## What you are asked to do
Pull out of the data below the stretch of lines bounded by the one containing "u_core.carry | 1 |" and the one containing "min reg2reg |", both bounds included, unchanged.

<<<<

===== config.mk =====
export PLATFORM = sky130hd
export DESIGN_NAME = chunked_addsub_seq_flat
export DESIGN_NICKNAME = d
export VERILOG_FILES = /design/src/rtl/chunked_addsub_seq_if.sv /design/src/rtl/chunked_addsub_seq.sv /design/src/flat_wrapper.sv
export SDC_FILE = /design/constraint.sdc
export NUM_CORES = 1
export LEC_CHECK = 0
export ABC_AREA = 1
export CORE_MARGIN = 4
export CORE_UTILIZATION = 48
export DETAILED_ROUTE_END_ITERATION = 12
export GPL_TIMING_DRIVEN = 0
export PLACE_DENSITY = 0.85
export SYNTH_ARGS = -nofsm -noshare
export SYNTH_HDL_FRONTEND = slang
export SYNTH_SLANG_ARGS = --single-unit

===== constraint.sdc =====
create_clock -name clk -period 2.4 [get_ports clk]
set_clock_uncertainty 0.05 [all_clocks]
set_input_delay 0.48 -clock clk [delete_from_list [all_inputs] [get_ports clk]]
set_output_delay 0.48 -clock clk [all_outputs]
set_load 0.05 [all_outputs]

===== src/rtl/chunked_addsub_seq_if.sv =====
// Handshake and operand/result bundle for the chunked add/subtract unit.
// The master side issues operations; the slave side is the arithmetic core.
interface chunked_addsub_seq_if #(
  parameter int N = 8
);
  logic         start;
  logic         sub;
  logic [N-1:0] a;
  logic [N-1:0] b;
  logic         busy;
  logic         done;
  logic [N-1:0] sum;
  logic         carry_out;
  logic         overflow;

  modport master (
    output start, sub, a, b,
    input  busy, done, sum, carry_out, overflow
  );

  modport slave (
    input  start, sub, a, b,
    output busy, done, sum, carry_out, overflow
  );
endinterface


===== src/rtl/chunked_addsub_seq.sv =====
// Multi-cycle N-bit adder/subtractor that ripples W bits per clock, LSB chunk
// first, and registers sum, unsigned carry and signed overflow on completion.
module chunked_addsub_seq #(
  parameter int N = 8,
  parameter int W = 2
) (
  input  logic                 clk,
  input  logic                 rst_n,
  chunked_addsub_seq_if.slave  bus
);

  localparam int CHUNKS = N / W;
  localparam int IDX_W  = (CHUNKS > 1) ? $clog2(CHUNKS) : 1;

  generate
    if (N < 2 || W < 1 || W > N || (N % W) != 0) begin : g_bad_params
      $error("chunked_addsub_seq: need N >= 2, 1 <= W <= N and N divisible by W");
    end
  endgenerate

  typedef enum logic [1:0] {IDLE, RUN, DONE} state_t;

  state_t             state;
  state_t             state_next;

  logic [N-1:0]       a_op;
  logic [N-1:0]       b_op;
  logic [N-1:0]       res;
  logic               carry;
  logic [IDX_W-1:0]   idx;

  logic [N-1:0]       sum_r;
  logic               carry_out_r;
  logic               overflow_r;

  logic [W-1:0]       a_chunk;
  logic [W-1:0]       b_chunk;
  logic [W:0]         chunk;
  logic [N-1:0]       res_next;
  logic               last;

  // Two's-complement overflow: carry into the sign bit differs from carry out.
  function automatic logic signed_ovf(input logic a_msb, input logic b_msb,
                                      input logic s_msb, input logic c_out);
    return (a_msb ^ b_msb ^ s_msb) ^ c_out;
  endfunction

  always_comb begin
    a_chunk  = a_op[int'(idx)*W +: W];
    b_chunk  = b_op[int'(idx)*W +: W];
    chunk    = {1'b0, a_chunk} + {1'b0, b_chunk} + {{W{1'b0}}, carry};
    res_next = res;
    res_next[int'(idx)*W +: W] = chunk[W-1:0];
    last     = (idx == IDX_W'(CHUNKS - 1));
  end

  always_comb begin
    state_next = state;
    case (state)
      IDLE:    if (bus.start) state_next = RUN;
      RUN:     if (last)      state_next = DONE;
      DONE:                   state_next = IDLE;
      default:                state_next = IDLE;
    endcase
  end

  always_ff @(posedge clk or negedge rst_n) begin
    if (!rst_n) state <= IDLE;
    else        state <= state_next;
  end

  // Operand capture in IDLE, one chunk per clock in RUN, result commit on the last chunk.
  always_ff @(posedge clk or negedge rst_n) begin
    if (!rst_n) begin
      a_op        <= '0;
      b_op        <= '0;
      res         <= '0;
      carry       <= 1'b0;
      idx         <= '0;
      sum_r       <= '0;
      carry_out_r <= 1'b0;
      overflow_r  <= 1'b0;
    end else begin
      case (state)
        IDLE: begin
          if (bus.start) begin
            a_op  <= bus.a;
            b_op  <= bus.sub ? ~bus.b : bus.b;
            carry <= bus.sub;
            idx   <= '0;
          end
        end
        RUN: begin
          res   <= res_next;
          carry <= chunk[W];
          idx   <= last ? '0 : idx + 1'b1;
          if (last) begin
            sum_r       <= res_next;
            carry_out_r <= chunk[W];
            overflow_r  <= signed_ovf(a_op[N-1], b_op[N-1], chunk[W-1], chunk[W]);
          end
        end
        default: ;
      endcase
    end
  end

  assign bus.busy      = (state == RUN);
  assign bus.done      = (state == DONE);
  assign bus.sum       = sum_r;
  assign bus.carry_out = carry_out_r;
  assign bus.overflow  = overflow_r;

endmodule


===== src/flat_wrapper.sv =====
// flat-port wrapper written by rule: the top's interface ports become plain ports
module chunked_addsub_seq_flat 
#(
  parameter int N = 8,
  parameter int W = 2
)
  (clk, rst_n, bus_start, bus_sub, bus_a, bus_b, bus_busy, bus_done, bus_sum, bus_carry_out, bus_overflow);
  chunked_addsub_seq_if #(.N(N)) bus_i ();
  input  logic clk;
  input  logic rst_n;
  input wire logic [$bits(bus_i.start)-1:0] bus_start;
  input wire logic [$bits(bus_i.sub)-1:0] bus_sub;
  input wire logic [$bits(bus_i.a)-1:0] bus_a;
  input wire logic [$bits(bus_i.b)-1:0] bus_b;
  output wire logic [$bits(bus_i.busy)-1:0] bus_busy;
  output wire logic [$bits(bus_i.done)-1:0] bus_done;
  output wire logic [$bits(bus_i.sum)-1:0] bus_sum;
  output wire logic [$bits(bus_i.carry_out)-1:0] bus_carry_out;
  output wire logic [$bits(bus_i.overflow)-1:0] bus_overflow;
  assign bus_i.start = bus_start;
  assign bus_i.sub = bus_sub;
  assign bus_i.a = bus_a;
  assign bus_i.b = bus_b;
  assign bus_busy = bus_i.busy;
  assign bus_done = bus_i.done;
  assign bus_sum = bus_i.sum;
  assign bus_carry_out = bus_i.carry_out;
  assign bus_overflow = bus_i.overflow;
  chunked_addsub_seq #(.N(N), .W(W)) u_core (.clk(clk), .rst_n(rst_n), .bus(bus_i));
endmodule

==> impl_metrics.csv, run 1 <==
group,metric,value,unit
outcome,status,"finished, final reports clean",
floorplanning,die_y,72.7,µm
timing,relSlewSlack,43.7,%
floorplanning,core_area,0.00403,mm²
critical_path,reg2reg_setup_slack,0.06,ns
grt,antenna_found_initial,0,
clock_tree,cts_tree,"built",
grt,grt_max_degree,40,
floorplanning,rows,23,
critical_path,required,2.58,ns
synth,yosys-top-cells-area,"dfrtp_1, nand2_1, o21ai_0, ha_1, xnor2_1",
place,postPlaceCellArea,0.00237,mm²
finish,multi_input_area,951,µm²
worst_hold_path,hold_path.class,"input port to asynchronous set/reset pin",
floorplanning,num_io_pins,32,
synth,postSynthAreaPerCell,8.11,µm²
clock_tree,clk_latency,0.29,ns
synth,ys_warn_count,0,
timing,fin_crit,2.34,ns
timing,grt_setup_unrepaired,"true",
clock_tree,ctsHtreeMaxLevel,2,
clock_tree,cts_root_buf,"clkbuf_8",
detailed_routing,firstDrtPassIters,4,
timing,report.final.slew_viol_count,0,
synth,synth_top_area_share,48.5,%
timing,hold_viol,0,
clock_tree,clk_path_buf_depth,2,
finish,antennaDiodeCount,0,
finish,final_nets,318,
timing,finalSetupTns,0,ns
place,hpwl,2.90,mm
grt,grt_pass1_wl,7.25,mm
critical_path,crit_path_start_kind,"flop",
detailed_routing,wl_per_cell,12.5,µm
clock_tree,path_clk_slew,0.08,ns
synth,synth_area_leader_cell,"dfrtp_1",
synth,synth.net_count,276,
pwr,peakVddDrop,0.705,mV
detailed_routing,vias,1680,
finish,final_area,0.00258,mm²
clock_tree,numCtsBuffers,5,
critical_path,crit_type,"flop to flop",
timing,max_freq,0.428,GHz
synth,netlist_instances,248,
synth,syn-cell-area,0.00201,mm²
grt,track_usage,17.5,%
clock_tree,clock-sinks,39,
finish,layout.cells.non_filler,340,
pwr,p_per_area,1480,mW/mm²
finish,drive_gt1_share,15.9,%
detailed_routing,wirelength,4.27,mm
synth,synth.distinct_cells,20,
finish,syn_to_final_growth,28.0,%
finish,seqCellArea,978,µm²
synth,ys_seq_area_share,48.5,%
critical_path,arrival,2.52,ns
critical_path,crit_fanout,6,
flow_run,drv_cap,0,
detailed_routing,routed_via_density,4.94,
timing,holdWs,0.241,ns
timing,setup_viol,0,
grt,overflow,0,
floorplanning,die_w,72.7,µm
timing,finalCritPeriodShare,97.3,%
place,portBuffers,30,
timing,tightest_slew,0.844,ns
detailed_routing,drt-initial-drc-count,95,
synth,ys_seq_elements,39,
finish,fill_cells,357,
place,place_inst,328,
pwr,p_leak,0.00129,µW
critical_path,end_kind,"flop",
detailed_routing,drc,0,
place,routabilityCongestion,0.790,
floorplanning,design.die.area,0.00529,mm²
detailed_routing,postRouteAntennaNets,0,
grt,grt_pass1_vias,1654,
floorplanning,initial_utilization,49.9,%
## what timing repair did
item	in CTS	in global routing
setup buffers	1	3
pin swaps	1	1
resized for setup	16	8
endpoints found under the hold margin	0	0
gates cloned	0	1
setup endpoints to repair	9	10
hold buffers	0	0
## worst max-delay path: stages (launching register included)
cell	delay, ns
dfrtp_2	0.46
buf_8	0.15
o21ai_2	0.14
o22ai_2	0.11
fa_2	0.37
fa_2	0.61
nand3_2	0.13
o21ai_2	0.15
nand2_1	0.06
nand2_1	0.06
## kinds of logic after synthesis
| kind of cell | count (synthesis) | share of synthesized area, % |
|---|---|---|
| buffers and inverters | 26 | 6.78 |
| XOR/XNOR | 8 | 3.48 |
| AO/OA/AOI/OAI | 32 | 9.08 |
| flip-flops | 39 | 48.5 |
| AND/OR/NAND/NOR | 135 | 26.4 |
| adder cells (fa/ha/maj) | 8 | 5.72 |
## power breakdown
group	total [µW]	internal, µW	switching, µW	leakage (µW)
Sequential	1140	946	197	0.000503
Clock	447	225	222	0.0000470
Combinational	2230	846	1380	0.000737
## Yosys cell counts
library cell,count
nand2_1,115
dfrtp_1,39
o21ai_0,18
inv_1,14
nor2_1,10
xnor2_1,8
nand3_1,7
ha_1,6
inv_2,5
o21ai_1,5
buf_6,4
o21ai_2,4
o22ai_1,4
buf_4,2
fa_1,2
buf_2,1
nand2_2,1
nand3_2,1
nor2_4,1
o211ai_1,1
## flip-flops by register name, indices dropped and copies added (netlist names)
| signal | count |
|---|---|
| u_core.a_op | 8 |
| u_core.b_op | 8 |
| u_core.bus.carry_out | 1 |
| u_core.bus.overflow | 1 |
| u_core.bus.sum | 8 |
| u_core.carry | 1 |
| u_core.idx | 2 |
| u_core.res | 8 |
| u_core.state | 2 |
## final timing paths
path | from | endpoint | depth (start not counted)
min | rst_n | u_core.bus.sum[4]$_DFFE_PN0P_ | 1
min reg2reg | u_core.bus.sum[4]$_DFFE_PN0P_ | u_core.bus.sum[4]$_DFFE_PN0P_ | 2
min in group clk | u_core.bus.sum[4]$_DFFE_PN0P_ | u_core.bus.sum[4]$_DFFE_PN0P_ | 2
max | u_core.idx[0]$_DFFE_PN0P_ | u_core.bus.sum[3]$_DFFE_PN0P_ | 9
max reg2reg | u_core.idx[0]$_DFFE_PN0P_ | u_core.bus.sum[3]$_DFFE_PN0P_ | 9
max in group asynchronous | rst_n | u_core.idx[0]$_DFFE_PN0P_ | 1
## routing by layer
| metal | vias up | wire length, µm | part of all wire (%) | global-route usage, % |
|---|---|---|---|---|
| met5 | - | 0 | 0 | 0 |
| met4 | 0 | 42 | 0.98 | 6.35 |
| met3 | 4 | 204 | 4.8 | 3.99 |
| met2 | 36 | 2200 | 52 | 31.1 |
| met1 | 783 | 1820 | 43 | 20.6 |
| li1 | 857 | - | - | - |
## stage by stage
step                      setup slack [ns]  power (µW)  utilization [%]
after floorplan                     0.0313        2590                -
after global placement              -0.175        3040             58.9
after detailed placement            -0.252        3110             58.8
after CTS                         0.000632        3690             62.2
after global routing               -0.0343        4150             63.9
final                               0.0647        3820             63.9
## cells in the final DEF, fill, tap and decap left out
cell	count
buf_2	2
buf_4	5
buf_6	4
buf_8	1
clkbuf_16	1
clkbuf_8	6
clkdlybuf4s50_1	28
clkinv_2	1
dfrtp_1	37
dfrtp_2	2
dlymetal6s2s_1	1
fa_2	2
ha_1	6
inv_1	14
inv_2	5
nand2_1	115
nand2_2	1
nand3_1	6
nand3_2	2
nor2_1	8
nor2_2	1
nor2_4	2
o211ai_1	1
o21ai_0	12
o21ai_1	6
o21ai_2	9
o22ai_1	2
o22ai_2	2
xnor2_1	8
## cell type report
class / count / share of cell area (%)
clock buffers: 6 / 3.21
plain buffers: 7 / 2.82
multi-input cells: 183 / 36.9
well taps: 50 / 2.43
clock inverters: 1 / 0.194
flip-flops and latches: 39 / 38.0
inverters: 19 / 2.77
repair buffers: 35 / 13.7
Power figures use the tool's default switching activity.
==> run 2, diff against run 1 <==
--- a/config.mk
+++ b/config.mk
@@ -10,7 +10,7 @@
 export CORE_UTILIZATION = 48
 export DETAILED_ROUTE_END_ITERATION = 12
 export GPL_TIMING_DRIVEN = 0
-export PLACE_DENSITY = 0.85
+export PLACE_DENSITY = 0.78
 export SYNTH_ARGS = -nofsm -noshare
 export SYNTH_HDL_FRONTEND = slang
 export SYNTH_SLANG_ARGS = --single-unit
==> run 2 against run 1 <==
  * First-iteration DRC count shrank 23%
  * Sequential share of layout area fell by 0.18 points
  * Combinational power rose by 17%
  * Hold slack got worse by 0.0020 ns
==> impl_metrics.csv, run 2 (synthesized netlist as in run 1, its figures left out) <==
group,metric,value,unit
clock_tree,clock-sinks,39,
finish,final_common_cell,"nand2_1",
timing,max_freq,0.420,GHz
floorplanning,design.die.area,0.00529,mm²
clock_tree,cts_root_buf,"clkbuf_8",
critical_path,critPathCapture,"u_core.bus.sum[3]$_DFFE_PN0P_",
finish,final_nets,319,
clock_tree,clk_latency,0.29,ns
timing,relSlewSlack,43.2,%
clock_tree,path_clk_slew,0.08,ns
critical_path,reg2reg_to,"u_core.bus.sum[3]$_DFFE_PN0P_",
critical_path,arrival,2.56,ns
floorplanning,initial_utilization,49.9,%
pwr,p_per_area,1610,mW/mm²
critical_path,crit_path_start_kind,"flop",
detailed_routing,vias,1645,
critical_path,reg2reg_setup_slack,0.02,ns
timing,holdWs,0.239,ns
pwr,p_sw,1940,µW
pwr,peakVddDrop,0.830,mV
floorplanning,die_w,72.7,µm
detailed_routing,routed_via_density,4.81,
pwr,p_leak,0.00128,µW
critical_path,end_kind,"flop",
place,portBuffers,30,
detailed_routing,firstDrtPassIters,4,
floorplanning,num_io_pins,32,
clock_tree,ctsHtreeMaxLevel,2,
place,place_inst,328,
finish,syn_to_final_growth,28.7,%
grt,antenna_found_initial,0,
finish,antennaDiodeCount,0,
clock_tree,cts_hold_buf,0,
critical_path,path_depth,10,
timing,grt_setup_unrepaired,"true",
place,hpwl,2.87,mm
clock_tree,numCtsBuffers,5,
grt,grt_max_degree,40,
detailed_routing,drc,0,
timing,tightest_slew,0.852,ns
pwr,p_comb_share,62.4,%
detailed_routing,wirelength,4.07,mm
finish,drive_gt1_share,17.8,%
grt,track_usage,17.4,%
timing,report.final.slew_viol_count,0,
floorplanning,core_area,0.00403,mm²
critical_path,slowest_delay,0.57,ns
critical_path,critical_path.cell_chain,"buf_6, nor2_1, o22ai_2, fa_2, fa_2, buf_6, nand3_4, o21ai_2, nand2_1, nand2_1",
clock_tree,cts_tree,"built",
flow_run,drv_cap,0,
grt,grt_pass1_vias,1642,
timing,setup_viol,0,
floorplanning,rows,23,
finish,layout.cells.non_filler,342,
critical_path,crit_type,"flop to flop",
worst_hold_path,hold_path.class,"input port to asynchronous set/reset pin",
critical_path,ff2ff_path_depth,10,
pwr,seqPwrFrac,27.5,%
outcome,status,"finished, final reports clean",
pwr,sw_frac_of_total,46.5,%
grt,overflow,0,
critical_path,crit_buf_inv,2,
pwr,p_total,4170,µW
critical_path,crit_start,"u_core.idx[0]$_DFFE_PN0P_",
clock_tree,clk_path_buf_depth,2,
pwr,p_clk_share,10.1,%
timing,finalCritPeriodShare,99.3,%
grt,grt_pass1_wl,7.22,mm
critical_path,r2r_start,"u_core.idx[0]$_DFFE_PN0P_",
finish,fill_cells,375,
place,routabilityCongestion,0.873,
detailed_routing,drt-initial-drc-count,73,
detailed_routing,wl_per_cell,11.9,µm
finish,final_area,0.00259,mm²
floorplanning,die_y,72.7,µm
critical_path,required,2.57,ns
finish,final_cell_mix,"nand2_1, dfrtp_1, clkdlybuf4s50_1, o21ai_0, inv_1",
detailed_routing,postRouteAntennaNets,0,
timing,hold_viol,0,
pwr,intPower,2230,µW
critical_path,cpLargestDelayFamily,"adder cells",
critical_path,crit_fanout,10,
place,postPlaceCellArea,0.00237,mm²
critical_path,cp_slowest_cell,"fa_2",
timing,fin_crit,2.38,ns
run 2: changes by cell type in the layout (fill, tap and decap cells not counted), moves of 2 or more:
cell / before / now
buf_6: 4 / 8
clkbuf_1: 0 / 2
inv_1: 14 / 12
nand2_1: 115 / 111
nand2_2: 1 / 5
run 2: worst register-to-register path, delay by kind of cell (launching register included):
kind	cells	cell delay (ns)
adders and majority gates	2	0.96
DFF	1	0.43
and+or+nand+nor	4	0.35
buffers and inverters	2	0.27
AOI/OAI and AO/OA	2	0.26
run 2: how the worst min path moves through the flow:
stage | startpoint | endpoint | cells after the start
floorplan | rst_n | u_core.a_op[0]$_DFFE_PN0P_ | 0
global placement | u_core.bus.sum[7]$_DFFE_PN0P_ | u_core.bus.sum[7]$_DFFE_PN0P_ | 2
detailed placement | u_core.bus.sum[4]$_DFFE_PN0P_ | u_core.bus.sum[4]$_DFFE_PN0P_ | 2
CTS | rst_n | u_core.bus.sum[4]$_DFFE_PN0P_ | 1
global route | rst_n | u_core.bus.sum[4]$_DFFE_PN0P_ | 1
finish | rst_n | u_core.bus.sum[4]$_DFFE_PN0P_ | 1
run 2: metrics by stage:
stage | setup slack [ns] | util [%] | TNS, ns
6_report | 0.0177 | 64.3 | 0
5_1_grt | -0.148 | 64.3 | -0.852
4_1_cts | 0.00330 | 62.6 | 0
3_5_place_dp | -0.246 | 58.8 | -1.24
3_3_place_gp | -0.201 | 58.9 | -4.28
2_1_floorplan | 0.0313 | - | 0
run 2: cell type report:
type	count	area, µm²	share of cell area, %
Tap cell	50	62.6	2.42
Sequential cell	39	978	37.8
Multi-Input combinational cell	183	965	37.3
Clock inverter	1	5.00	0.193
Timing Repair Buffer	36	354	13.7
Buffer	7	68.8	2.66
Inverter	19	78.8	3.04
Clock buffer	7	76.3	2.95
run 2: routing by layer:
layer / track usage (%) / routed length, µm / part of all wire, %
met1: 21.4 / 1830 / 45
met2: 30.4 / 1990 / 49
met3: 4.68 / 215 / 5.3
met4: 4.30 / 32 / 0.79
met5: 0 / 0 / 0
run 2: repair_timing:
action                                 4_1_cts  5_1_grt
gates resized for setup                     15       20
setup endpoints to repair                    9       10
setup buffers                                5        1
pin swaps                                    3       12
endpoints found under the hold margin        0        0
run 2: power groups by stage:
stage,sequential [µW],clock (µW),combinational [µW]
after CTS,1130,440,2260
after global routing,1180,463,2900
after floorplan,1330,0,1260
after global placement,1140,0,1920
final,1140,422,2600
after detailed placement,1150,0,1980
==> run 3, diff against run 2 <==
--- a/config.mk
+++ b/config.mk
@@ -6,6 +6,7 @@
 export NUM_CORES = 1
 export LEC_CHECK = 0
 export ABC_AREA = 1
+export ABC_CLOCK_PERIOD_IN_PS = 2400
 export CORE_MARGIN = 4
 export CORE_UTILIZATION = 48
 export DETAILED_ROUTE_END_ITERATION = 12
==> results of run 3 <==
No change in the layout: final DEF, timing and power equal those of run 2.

>>>>

## Answer section
| u_core.carry | 1 |
| u_core.idx | 2 |
| u_core.res | 8 |
| u_core.state | 2 |
## final timing paths
path | from | endpoint | depth (start not counted)
min | rst_n | u_core.bus.sum[4]$_DFFE_PN0P_ | 1
min reg2reg | u_core.bus.sum[4]$_DFFE_PN0P_ | u_core.bus.sum[4]$_DFFE_PN0P_ | 2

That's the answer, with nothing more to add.